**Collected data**
+ + + +
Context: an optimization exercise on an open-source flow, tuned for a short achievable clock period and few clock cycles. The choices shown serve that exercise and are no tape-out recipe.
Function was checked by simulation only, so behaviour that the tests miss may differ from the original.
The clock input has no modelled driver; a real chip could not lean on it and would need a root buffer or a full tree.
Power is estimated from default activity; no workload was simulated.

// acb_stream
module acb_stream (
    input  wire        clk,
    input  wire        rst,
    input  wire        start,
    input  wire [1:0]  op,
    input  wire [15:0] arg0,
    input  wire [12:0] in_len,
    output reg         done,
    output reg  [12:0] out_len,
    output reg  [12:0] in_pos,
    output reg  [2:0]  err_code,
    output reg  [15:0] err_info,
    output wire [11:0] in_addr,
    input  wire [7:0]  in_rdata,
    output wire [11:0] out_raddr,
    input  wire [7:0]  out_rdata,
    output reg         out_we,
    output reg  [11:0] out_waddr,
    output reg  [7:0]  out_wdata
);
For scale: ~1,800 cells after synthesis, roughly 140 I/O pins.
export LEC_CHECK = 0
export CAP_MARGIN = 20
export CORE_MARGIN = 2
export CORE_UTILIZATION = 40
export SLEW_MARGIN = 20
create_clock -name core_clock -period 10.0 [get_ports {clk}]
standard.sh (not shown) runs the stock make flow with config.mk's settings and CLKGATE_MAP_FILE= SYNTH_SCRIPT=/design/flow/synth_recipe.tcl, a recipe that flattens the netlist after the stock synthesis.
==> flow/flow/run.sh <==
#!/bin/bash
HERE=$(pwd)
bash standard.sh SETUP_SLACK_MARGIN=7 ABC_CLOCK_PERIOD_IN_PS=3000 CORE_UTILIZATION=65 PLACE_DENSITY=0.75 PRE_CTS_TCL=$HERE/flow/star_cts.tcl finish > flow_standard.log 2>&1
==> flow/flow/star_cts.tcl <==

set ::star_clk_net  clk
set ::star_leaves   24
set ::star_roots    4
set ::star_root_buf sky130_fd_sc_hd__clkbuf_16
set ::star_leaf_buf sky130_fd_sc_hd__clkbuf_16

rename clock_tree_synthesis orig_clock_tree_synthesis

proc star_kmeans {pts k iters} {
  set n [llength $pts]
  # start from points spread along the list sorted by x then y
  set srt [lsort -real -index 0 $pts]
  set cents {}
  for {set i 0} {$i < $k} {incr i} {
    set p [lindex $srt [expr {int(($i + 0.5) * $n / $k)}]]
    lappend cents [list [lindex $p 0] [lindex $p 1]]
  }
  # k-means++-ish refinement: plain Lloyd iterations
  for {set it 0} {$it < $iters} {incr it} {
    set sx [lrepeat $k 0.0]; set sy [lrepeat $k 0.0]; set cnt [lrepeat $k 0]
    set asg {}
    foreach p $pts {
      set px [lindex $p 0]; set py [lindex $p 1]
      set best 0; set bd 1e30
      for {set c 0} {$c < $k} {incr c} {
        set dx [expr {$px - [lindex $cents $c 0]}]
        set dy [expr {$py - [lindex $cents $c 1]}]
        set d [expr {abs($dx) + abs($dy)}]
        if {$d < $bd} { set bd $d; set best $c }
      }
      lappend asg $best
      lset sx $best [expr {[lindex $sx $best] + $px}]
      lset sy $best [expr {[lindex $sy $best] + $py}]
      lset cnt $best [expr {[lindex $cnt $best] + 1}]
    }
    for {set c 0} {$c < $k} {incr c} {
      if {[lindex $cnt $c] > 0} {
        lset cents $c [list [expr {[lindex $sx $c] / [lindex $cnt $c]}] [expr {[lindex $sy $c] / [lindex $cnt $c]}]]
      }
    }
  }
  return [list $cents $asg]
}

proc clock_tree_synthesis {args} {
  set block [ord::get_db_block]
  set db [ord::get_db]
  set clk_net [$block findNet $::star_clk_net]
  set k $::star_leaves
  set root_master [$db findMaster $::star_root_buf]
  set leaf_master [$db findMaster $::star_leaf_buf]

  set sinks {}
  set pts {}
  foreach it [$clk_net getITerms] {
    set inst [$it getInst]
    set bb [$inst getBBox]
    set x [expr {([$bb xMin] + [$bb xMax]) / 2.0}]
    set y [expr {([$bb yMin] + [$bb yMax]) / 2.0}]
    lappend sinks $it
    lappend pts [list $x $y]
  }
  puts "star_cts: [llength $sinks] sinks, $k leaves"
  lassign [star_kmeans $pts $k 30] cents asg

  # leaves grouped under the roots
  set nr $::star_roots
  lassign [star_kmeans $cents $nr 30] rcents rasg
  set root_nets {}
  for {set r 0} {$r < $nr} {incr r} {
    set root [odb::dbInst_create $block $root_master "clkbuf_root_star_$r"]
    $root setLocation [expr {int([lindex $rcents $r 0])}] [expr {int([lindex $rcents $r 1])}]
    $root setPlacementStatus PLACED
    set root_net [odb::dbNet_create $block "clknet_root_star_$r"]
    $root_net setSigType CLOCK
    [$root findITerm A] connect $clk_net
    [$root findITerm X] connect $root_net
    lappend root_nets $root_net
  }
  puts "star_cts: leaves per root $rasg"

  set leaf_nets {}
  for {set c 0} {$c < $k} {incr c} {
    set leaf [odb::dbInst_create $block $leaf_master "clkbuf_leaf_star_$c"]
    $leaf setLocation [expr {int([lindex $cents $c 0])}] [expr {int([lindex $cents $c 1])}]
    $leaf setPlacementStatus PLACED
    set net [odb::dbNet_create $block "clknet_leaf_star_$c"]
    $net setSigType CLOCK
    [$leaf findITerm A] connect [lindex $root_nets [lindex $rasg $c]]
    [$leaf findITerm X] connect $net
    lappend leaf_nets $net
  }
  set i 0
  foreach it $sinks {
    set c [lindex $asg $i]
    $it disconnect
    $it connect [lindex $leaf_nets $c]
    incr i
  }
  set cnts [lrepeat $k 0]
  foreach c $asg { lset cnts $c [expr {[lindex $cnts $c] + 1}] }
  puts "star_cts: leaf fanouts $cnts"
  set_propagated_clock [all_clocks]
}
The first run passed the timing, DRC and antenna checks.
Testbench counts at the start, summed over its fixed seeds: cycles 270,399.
+ + + +
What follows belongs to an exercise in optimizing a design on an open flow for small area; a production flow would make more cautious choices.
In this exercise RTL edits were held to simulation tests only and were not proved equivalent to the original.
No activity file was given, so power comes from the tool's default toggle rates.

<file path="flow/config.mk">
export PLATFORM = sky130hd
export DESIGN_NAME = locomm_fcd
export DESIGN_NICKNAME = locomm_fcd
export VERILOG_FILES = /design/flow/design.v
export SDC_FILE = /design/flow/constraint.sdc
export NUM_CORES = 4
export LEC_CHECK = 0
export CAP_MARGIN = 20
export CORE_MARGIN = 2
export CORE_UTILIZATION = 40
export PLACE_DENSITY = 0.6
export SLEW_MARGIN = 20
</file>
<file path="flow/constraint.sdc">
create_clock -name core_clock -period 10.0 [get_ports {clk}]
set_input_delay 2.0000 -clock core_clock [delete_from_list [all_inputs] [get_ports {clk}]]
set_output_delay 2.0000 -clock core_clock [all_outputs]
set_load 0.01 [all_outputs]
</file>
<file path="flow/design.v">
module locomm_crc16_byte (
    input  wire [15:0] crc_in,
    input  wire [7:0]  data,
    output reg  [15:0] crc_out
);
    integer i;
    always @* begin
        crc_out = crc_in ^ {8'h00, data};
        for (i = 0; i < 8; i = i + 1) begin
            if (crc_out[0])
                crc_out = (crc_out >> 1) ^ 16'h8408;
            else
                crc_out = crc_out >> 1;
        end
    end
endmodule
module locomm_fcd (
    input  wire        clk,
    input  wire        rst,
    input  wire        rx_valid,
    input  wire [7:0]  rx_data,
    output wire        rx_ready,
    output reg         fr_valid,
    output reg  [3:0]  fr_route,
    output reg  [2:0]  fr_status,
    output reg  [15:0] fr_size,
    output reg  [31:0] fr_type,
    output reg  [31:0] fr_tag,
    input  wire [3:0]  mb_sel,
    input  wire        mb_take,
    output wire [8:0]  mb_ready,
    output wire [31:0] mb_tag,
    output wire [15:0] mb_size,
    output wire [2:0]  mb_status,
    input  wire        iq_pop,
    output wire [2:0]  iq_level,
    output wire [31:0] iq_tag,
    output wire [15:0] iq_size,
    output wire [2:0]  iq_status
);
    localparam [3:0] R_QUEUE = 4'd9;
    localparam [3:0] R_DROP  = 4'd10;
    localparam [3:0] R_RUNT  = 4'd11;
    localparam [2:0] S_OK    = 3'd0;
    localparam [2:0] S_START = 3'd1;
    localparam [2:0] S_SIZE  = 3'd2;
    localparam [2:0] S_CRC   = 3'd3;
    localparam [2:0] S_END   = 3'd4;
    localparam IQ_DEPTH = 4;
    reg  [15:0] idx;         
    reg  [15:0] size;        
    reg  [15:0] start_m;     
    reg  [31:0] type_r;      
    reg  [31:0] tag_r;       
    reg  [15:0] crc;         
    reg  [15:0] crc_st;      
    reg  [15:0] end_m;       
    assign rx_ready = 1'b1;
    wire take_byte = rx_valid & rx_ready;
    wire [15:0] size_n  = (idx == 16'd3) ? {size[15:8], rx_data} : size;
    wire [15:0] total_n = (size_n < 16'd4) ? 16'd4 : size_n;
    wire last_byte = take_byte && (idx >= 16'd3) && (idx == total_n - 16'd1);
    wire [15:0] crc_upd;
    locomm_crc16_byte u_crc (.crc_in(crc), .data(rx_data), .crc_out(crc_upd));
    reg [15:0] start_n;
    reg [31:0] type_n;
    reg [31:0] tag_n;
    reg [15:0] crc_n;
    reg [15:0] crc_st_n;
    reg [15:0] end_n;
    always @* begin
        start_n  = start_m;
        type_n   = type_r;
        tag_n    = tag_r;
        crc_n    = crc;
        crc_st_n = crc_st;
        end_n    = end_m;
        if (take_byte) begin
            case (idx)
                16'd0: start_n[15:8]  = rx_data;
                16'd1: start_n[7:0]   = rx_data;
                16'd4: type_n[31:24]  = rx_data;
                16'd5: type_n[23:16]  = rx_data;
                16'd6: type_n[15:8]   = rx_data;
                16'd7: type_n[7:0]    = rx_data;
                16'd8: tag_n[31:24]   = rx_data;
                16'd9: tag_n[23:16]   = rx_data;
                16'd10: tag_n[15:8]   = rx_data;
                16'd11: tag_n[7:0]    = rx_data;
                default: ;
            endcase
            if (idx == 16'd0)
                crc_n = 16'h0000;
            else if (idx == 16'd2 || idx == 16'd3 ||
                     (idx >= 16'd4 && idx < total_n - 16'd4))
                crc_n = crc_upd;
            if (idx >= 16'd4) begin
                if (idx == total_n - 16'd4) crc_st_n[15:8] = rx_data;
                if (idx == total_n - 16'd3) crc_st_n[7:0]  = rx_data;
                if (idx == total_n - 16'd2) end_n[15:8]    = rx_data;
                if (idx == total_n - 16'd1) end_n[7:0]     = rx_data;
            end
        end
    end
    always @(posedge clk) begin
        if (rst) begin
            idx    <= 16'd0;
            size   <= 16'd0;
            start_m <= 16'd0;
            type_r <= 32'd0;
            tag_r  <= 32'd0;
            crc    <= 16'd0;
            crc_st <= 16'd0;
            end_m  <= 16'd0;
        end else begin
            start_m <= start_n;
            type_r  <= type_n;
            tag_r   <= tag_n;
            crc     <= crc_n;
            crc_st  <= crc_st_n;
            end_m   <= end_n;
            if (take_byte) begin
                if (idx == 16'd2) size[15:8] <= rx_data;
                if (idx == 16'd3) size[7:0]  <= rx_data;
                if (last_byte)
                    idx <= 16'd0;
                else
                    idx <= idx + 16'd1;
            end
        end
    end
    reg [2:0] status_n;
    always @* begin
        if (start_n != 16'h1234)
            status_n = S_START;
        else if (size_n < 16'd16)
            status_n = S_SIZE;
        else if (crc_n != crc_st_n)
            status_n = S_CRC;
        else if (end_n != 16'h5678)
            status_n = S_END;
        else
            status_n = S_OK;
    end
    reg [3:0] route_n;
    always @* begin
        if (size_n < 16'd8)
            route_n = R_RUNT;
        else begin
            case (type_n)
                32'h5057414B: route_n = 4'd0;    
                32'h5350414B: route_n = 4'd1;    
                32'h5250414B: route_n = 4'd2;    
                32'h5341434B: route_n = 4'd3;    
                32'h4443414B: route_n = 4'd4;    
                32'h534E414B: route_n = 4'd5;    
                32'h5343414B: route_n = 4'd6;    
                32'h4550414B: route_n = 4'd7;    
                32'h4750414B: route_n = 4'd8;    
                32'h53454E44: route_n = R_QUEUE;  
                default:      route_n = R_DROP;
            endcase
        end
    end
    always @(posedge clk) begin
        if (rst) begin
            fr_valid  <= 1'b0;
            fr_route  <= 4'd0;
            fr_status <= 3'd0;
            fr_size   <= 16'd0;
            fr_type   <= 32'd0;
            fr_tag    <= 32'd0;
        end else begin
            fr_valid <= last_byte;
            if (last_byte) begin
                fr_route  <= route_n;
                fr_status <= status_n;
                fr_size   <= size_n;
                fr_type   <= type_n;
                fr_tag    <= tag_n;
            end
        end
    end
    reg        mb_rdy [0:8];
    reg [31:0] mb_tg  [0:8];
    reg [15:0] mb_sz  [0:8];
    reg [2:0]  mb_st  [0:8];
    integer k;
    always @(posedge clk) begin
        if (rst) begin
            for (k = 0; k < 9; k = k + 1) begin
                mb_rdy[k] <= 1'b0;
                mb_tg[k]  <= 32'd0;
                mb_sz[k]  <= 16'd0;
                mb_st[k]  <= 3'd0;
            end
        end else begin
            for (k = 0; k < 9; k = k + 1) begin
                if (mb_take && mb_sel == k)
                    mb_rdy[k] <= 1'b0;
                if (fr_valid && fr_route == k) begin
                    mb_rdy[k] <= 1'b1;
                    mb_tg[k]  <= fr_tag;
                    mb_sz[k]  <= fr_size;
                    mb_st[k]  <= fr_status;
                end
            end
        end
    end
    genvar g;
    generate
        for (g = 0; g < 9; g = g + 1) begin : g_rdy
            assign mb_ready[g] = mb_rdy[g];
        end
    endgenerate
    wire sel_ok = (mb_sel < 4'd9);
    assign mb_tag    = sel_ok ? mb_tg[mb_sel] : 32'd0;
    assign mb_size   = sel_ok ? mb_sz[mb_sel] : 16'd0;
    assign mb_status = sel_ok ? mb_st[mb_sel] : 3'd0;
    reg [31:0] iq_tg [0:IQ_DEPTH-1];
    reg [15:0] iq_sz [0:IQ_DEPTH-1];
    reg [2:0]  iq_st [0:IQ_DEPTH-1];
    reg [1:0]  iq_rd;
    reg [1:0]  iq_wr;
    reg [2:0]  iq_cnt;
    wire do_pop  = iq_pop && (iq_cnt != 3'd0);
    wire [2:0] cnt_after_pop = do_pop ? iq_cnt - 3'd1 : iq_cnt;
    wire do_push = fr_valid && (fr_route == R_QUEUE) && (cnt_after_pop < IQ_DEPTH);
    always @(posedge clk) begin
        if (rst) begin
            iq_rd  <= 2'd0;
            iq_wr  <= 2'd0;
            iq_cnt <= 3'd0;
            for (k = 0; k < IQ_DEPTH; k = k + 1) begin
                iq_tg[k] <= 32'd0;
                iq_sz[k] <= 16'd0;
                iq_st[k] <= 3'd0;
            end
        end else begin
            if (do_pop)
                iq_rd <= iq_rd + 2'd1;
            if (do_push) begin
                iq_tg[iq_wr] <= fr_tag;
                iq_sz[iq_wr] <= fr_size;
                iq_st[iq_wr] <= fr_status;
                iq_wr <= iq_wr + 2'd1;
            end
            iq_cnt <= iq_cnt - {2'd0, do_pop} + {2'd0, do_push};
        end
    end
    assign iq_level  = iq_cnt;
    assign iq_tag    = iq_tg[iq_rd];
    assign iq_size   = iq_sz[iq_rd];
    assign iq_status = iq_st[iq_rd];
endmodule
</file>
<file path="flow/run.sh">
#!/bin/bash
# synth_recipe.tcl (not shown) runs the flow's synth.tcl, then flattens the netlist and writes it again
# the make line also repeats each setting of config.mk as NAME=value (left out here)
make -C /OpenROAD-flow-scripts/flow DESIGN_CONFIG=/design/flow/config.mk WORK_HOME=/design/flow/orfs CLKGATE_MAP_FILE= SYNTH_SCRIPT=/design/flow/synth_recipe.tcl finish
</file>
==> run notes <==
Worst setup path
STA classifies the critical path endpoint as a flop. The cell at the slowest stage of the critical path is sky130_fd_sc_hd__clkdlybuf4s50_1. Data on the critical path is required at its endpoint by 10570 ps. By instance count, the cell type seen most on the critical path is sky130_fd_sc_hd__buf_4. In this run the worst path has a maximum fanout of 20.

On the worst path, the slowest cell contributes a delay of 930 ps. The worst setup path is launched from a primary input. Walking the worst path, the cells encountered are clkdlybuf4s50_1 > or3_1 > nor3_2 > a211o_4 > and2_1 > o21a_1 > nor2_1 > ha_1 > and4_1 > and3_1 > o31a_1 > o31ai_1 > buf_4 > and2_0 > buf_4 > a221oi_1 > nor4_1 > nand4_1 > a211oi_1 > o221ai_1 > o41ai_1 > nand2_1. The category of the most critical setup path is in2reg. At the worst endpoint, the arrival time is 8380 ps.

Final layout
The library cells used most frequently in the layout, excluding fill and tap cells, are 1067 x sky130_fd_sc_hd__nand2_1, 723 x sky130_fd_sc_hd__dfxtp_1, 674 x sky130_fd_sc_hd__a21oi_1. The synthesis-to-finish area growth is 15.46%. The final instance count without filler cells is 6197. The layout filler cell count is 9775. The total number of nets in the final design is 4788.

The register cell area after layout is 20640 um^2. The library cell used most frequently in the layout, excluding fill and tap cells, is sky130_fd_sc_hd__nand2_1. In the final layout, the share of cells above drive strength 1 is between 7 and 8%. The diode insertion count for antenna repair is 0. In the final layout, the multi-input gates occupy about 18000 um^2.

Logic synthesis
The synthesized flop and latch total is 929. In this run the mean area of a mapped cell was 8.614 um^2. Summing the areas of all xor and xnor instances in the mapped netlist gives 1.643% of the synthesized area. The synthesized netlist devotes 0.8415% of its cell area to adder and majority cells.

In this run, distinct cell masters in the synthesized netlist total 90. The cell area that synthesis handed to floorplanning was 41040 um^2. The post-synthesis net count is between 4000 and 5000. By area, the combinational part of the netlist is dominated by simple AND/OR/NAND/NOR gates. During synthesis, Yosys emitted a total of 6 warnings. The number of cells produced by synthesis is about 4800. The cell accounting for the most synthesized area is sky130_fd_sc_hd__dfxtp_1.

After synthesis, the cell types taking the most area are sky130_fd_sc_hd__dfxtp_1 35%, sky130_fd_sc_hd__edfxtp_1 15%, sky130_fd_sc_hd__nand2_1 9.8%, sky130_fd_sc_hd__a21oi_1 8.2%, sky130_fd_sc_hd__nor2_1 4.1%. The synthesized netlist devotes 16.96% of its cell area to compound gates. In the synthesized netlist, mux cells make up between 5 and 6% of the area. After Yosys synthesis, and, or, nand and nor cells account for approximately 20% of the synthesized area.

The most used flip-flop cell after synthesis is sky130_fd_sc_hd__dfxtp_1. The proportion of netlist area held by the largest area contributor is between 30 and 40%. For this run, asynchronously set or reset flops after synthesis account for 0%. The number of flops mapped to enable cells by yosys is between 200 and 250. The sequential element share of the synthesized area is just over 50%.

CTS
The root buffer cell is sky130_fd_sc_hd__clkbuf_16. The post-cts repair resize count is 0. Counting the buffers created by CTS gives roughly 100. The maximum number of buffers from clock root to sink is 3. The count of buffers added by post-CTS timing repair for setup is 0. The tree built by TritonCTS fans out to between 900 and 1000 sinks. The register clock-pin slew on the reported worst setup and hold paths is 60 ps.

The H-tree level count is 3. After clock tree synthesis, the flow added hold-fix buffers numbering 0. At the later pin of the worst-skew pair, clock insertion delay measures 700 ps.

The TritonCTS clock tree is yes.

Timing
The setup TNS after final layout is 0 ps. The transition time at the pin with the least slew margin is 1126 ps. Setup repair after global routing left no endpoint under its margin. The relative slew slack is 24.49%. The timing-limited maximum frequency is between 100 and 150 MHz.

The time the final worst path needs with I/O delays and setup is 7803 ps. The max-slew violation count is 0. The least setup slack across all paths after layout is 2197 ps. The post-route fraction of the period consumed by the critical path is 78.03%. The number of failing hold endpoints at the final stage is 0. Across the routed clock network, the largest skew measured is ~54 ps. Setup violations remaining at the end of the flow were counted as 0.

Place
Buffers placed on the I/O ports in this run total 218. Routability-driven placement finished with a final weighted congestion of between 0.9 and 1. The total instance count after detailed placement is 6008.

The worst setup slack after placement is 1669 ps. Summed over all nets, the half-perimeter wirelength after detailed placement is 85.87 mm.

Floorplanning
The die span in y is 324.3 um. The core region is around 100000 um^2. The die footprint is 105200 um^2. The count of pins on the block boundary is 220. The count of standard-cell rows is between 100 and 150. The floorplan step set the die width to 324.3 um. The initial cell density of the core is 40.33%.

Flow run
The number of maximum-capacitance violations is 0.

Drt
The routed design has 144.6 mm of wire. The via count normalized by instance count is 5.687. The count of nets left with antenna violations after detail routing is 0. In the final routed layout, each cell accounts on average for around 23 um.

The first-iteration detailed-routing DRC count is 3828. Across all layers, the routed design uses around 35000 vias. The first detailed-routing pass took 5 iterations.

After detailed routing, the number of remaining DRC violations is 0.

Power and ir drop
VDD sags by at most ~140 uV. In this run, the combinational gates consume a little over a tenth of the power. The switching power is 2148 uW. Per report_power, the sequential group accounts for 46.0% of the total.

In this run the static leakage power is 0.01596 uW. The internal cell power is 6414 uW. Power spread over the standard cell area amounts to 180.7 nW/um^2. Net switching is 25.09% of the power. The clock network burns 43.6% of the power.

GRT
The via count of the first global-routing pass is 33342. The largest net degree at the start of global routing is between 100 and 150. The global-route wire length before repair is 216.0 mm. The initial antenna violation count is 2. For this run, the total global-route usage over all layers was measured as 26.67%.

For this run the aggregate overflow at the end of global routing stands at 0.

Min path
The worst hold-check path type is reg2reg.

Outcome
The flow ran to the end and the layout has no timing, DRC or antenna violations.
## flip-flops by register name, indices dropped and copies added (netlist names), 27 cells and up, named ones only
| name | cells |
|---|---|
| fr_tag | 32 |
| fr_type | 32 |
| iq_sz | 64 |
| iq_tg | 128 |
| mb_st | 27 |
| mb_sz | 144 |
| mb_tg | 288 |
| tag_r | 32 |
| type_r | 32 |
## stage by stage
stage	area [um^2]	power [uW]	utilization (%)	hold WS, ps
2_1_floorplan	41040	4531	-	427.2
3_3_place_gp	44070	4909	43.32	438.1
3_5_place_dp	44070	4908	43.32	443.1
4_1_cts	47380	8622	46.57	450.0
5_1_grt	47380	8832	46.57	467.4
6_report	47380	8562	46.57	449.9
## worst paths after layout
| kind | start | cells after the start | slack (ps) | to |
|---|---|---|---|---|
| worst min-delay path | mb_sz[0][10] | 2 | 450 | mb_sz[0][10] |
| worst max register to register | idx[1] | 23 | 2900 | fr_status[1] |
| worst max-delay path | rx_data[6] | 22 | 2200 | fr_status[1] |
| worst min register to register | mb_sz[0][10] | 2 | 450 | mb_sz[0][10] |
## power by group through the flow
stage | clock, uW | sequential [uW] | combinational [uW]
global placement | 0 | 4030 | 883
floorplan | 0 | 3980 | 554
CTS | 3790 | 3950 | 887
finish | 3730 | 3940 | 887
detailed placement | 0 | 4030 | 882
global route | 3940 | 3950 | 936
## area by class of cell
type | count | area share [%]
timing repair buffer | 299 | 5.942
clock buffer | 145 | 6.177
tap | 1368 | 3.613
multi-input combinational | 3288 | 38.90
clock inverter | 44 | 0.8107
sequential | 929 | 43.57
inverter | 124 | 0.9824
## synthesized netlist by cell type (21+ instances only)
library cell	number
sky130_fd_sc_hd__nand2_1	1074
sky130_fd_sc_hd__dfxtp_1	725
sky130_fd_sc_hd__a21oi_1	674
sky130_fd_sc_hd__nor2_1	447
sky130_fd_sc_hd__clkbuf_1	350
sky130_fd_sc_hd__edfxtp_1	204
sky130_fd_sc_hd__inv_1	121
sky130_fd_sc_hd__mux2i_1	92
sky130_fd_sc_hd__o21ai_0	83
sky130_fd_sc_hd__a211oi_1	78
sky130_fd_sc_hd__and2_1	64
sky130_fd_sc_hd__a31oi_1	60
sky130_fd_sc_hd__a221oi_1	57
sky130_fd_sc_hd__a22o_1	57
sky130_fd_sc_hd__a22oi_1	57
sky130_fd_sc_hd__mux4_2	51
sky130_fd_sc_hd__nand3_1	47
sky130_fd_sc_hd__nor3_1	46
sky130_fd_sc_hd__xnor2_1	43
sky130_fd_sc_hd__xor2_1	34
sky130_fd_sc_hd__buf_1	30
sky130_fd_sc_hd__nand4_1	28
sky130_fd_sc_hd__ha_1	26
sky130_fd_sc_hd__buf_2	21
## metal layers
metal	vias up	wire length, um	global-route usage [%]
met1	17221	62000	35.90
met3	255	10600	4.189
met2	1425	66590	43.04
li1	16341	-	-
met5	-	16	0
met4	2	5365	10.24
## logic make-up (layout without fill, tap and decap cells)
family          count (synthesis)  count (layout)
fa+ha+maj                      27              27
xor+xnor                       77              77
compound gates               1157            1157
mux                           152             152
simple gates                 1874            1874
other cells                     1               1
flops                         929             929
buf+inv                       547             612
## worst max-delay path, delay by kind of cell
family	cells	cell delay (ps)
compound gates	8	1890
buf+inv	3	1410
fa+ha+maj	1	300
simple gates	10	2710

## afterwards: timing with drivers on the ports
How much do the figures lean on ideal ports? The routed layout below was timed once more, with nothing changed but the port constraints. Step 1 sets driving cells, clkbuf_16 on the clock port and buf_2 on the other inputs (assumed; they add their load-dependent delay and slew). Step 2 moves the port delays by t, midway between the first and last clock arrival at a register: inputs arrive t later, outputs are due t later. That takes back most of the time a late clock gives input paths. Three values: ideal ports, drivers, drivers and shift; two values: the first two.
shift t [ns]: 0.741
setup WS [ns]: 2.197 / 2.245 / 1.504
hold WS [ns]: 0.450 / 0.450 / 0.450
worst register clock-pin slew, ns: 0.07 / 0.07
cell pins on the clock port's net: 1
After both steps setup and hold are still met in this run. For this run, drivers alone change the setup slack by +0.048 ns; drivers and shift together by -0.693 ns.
+ + + +
**Task details**
The required answer is the exact run of lines above starting at the line with "type_r | 32 |" and ending at the line with "2200 | fr_status[1] |", with both ends present.

**Response area**
| type_r | 32 |
## stage by stage
stage	area [um^2]	power [uW]	utilization (%)	hold WS, ps
2_1_floorplan	41040	4531	-	427.2
3_3_place_gp	44070	4909	43.32	438.1
3_5_place_dp	44070	4908	43.32	443.1
4_1_cts	47380	8622	46.57	450.0
5_1_grt	47380	8832	46.57	467.4
6_report	47380	8562	46.57	449.9
## worst paths after layout
| kind | start | cells after the start | slack (ps) | to |
|---|---|---|---|---|
| worst min-delay path | mb_sz[0][10] | 2 | 450 | mb_sz[0][10] |
| worst max register to register | idx[1] | 23 | 2900 | fr_status[1] |
| worst max-delay path | rx_data[6] | 22 | 2200 | fr_status[1] |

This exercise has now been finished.